### What the task asks
Each line of the records that holds "number" should be shown in full.

══════

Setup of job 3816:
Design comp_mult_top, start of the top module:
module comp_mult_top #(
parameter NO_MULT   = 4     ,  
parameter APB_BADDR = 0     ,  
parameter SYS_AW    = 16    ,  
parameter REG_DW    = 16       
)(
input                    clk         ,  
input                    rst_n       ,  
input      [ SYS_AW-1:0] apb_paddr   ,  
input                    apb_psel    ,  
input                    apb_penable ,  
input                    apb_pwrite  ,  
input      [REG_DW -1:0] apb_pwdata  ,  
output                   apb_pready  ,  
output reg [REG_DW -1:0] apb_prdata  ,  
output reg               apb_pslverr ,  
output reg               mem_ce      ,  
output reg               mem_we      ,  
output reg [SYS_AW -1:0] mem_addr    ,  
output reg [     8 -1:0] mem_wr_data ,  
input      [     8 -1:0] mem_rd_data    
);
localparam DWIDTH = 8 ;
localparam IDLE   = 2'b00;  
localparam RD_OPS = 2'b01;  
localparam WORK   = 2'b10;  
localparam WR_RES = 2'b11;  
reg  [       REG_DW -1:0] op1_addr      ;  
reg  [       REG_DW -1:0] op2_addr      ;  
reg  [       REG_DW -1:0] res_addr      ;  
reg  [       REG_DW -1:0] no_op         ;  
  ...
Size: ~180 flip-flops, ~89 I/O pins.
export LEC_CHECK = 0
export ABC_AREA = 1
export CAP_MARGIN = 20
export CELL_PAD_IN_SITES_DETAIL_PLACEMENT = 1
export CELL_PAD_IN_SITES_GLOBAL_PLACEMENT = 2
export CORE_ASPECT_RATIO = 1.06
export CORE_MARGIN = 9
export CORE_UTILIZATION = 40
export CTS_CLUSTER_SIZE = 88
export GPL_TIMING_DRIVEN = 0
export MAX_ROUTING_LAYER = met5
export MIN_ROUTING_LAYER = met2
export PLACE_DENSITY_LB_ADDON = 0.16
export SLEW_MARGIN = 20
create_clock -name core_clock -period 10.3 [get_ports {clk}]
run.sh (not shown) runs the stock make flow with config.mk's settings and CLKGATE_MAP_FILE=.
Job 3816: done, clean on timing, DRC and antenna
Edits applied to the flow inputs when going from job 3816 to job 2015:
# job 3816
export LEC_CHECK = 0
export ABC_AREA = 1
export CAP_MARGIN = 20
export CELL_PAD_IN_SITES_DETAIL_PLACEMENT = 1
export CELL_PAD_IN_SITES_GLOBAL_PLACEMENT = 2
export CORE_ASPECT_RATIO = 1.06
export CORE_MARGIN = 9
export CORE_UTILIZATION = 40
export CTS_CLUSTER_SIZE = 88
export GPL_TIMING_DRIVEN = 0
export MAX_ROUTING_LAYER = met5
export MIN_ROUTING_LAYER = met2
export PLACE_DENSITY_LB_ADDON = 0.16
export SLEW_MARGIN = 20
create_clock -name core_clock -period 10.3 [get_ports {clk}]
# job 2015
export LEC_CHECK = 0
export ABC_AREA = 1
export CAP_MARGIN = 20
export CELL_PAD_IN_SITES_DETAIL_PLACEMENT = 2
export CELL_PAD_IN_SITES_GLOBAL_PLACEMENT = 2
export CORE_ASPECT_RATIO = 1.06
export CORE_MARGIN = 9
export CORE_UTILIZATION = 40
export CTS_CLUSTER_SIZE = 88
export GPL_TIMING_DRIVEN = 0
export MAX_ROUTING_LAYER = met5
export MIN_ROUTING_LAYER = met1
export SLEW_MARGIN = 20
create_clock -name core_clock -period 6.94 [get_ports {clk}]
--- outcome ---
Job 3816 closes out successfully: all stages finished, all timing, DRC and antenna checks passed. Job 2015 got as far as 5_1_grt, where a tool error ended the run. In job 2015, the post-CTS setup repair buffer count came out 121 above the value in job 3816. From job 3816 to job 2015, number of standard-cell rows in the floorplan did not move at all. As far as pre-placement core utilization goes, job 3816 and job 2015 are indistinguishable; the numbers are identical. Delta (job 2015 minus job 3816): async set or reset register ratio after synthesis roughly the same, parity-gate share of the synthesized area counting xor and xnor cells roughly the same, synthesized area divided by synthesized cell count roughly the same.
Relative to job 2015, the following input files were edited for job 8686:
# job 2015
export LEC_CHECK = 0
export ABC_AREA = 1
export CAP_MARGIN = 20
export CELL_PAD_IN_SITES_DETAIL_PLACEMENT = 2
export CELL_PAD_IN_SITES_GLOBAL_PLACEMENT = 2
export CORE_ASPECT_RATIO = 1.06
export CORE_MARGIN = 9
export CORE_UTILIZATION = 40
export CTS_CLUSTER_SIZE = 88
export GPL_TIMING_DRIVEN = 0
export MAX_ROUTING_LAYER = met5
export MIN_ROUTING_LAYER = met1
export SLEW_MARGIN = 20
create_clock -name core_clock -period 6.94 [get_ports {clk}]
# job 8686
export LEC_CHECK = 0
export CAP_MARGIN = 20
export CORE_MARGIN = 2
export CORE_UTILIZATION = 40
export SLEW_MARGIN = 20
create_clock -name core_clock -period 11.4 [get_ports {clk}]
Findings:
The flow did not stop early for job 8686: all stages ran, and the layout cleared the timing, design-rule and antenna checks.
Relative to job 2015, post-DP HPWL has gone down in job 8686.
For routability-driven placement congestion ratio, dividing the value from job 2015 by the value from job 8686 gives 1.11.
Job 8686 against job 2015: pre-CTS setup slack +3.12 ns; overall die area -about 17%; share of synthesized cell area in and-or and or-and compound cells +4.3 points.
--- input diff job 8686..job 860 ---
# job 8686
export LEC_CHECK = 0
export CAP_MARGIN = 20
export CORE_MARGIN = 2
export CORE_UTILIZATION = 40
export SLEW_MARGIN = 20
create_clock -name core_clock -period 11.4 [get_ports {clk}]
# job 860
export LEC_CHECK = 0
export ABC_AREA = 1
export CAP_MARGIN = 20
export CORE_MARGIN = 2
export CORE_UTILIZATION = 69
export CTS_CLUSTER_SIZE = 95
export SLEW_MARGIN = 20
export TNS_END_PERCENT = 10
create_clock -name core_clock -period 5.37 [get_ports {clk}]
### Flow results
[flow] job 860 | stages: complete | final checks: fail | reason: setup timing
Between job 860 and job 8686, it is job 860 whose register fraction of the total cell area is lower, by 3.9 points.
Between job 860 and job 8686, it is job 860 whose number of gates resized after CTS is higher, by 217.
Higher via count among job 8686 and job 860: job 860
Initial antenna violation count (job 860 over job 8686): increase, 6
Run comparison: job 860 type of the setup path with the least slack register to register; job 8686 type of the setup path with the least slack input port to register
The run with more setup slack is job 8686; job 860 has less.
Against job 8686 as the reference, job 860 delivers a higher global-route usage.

══════

### Response to this task
Job 3816 closes out successfully: all stages finished, all timing, DRC and antenna checks passed. Job 2015 got as far as 5_1_grt, where a tool error ended the run. In job 2015, the post-CTS setup repair buffer count came out 121 above the value in job 3816. From job 3816 to job 2015, number of standard-cell rows in the floorplan did not move at all. As far as pre-placement core utilization goes, job 3816 and job 2015 are indistinguishable; the numbers are identical. Delta (job 2015 minus job 3816): async set or reset register ratio after synthesis roughly the same, parity-gate share of the synthesized area counting xor and xnor cells roughly the same, synthesized area divided by synthesized cell count roughly the same.
Between job 860 and job 8686, it is job 860 whose number of gates resized after CTS is higher, by 217.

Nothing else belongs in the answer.